Foreign refers to that which despite its differences is essentially similar to us – foreigners are, after all, humans like us; they breathe air, eat food and need sleep. In contrast, alien refers to that which is radically different from us – aliens may well have bodies and bodily needs substantially distinct from ours, as science fiction depicts sometimes.

The Bhagavad-gita begins by declaring that we are souls different from our material bodies. The matter that comprises our bodies is, for us souls, not just foreign, but alien. While we are sat-cit-ananda (eternal, conscious and blissful), our body is asat-acit-niraananda (temporary, insentient and devoid of happiness). Our misidentification with the alien material body subjects us to the miseries of disease, old age, death and rebirth. By underscoring our spiritual identity, the Gita (02.28) helps us to see material transformations, including our body’s deterioration and destruction, as inconsequential.

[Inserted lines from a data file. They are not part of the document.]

### src/rtl/operand_fetch.sv
// Operand-fetch stage and ID/EX pipeline register in front of the ALU.
// Reads two sources from the register file, selects the immediate for B,
// resolves EX/MEM hazards and registers operands and ALU controls.
// Ports: clk, rst (async, active-high), bus (operand_fetch_if.slave: decode
// handshake, WB/EX/MEM producer info, flush, execute handshake, stall_cnt).
// Build option: define FWD_EN to forward EX/MEM results instead of stalling.
module operand_fetch
    import operand_fetch_pkg::*;
#(
    parameter int unsigned DATA_W      = DATA_W_DEF,
    parameter int unsigned NREGS       = NREGS_DEF,
    parameter int unsigned STALL_CNT_W = STALL_CNT_W_DEF
) (
    input logic           clk,
    input logic           rst,
    operand_fetch_if.slave bus
);

    logic [DATA_W-1:0] rf_a;
    logic [DATA_W-1:0] rf_b;
    logic [DATA_W-1:0] opnd_a_c;
    logic [DATA_W-1:0] opnd_b_c;
    logic              ex_hit_a;
    logic              ex_hit_b;
    logic              mem_hit_a;
    logic              mem_hit_b;
    logic              hazard_c;
    logic              accept_c;

    operand_fetch_reg_file #(
        .DATA_W (DATA_W),
        .NREGS  (NREGS)
    ) u_reg_file (
        .clk      (clk),
        .rst      (rst),
        .rd1_addr (bus.src1_addr),
        .rd1_data (rf_a),
        .rd2_addr (bus.src2_addr),
        .rd2_data (rf_b),
        .we       (bus.wb_we),
        .wr_addr  (bus.wb_addr),
        .wr_data  (bus.wb_data)
    );

    // source matches against in-flight producers; src2 only matters without an immediate
    assign ex_hit_a  = bus.ex_vld  && (bus.ex_addr  == bus.src1_addr);
    assign mem_hit_a = bus.mem_vld && (bus.mem_addr == bus.src1_addr);
    assign ex_hit_b  = bus.ex_vld  && (bus.ex_addr  == bus.src2_addr) && !bus.use_imm;
    assign mem_hit_b = bus.mem_vld && (bus.mem_addr == bus.src2_addr) && !bus.use_imm;

`ifdef FWD_EN
    // operand select, priority EX > MEM > register file (which already holds the WB bypass)
    always_comb begin
        opnd_a_c = rf_a;
        if (mem_hit_a) opnd_a_c = bus.mem_data;
        if (ex_hit_a)  opnd_a_c = bus.ex_data;
        opnd_b_c = rf_b;
        if (mem_hit_b) opnd_b_c = bus.mem_data;
        if (ex_hit_b)  opnd_b_c = bus.ex_data;
        if (bus.use_imm) opnd_b_c = bus.imm;
    end
    assign hazard_c = 1'b0;
`else
    // no forwarding path: any EX/MEM match waits until the producer reaches WB
    assign opnd_a_c = rf_a;
    assign opnd_b_c = bus.use_imm ? bus.imm : rf_b;
    assign hazard_c = ex_hit_a || mem_hit_a || ex_hit_b || mem_hit_b;
    logic unused_fwd_data;
    assign unused_fwd_data = ^{bus.ex_data, bus.mem_data};
`endif

    assign bus.in_ready = !bus.flush && !hazard_c && (!bus.out_valid || bus.out_ready);
    assign accept_c     = bus.in_valid && bus.in_ready;

    // ID/EX pipeline register; flush wins, outputs hold while the consumer stalls
    always_ff @(posedge clk or posedge rst) begin
        if (rst) begin
            bus.out_valid    <= 1'b0;
            bus.A            <= '0;
            bus.B            <= '0;
            bus.Op           <= '0;
            bus.passthrough  <= 1'b0;
            bus.invA         <= 1'b0;
            bus.invB         <= 1'b0;
            bus.sign         <= 1'b0;
            bus.Cin          <= 1'b0;
            bus.dst_addr_out <= '0;
            bus.dst_we_out   <= 1'b0;
        end else if (bus.flush) begin
            bus.out_valid  <= 1'b0;
            bus.dst_we_out <= 1'b0;
        end else if (accept_c) begin
            bus.out_valid    <= 1'b1;
            bus.A            <= opnd_a_c;
            bus.B            <= opnd_b_c;
            bus.Op           <= bus.op_in;
            bus.passthrough  <= bus.ctrl_in.passthrough;
            bus.invA         <= bus.ctrl_in.inv_a;
            bus.invB         <= bus.ctrl_in.inv_b;
            bus.sign         <= bus.ctrl_in.sign;
            bus.Cin          <= bus.ctrl_in.cin;
            bus.dst_addr_out <= bus.dst_addr_in;
            bus.dst_we_out   <= bus.dst_we_in;
        end else if (bus.out_valid && bus.out_ready) begin
            bus.out_valid  <= 1'b0;
            bus.dst_we_out <= 1'b0;
        end
    end

    // saturating count of cycles a presented instruction is held back by a hazard
    always_ff @(posedge clk or posedge rst) begin
        if (rst) begin
            bus.stall_cnt <= '0;
        end else if (bus.in_valid && hazard_c && !bus.flush && !(&bus.stall_cnt)) begin
            bus.stall_cnt <= bus.stall_cnt + STALL_CNT_W'(1);
        end
    end

endmodule
### src/flat_wrapper.sv
// flat-port wrapper written by rule: the top's interface ports become plain ports
module operand_fetch_flat import operand_fetch_pkg::*;
#(
    parameter int unsigned DATA_W      = DATA_W_DEF,
    parameter int unsigned NREGS       = NREGS_DEF,
    parameter int unsigned STALL_CNT_W = STALL_CNT_W_DEF
)
  (clk, rst, bus_in_valid, bus_src1_addr, bus_src2_addr, bus_imm, bus_use_imm, bus_op_in, bus_ctrl_in, bus_dst_addr_in, bus_dst_we_in, bus_wb_we, bus_wb_addr, bus_wb_data, bus_ex_vld, bus_ex_addr, bus_ex_data, bus_mem_vld, bus_mem_addr, bus_mem_data, bus_flush, bus_out_ready, bus_in_ready, bus_out_valid, bus_A, bus_B, bus_Op, bus_passthrough, bus_invA, bus_invB, bus_sign, bus_Cin, bus_dst_addr_out, bus_dst_we_out, bus_stall_cnt);
  operand_fetch_if #(.DATA_W(DATA_W), .NREGS(NREGS), .STALL_CNT_W(STALL_CNT_W)) bus_i ();
  input logic clk;
  input logic rst;
  input wire logic [$bits(bus_i.in_valid)-1:0] bus_in_valid;
  input wire logic [$bits(bus_i.src1_addr)-1:0] bus_src1_addr;
  input wire logic [$bits(bus_i.src2_addr)-1:0] bus_src2_addr;
  input wire logic [$bits(bus_i.imm)-1:0] bus_imm;
  input wire logic [$bits(bus_i.use_imm)-1:0] bus_use_imm;
  input wire logic [$bits(bus_i.op_in)-1:0] bus_op_in;
  input wire logic [$bits(bus_i.ctrl_in)-1:0] bus_ctrl_in;
  input wire logic [$bits(bus_i.dst_addr_in)-1:0] bus_dst_addr_in;
  input wire logic [$bits(bus_i.dst_we_in)-1:0] bus_dst_we_in;
  input wire logic [$bits(bus_i.wb_we)-1:0] bus_wb_we;
  input wire logic [$bits(bus_i.wb_addr)-1:0] bus_wb_addr;
  input wire logic [$bits(bus_i.wb_data)-1:0] bus_wb_data;
  input wire logic [$bits(bus_i.ex_vld)-1:0] bus_ex_vld;
  input wire logic [$bits(bus_i.ex_addr)-1:0] bus_ex_addr;
  input wire logic [$bits(bus_i.ex_data)-1:0] bus_ex_data;
  input wire logic [$bits(bus_i.mem_vld)-1:0] bus_mem_vld;
  input wire logic [$bits(bus_i.mem_addr)-1:0] bus_mem_addr;
  input wire logic [$bits(bus_i.mem_data)-1:0] bus_mem_data;
  input wire logic [$bits(bus_i.flush)-1:0] bus_flush;
  input wire logic [$bits(bus_i.out_ready)-1:0] bus_out_ready;
  output wire logic [$bits(bus_i.in_ready)-1:0] bus_in_ready;
  output wire logic [$bits(bus_i.out_valid)-1:0] bus_out_valid;
  output wire logic [$bits(bus_i.A)-1:0] bus_A;
  output wire logic [$bits(bus_i.B)-1:0] bus_B;
  output wire logic [$bits(bus_i.Op)-1:0] bus_Op;
  output wire logic [$bits(bus_i.passthrough)-1:0] bus_passthrough;
  output wire logic [$bits(bus_i.invA)-1:0] bus_invA;
  output wire logic [$bits(bus_i.invB)-1:0] bus_invB;
  output wire logic [$bits(bus_i.sign)-1:0] bus_sign;
  output wire logic [$bits(bus_i.Cin)-1:0] bus_Cin;
  output wire logic [$bits(bus_i.dst_addr_out)-1:0] bus_dst_addr_out;
  output wire logic [$bits(bus_i.dst_we_out)-1:0] bus_dst_we_out;
  output wire logic [$bits(bus_i.stall_cnt)-1:0] bus_stall_cnt;
  assign bus_i.in_valid = bus_in_valid;
  assign bus_i.src1_addr = bus_src1_addr;
  assign bus_i.src2_addr = bus_src2_addr;
  assign bus_i.imm = bus_imm;
  assign bus_i.use_imm = bus_use_imm;
  assign bus_i.op_in = bus_op_in;
  assign bus_i.ctrl_in = bus_ctrl_in;
  assign bus_i.dst_addr_in = bus_dst_addr_in;
  assign bus_i.dst_we_in = bus_dst_we_in;
  assign bus_i.wb_we = bus_wb_we;
  assign bus_i.wb_addr = bus_wb_addr;
  assign bus_i.wb_data = bus_wb_data;
  assign bus_i.ex_vld = bus_ex_vld;
  assign bus_i.ex_addr = bus_ex_addr;
  assign bus_i.ex_data = bus_ex_data;
  assign bus_i.mem_vld = bus_mem_vld;
  assign bus_i.mem_addr = bus_mem_addr;
  assign bus_i.mem_data = bus_mem_data;
  assign bus_i.flush = bus_flush;
  assign bus_i.out_ready = bus_out_ready;
  assign bus_in_ready = bus_i.in_ready;
  assign bus_out_valid = bus_i.out_valid;
  assign bus_A = bus_i.A;
  assign bus_B = bus_i.B;
  assign bus_Op = bus_i.Op;
  assign bus_passthrough = bus_i.passthrough;
  assign bus_invA = bus_i.invA;
  assign bus_invB = bus_i.invB;
  assign bus_sign = bus_i.sign;
  assign bus_Cin = bus_i.Cin;
  assign bus_dst_addr_out = bus_i.dst_addr_out;
  assign bus_dst_we_out = bus_i.dst_we_out;
  assign bus_stall_cnt = bus_i.stall_cnt;
  operand_fetch #(.DATA_W(DATA_W), .NREGS(NREGS), .STALL_CNT_W(STALL_CNT_W)) u_core (.clk(clk), .rst(rst), .bus(bus_i));
endmodule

Some religious traditions consider the body and the soul non-differentiable. Consequently, they often conceive of the afterlife as centered on resurrection of the body, with heaven essentially being a perennial family reunion. However, such transposition of temporary relationships to eternity leads to incoherence. In heaven, will old grandparents be eternally old? Would that be a heavenly prospect for them? If instead everyone were always youthful, how will inter-generational relationships be possible? Will a grandfather and a granddaughter be of the same age? For how many generations up and down will relatives be coeval?

More detrimentally, the conflation of body and soul keeps our focus in the afterlife on us and our bodily relatives instead of on God, who is the ultimate embodiment and fulfillment of our heart’s longing for love.

By its message of radical body-soul duality, the Gita saves us from simplistic fancies about the afterlife and thus prepares us for pure spiritual love for God.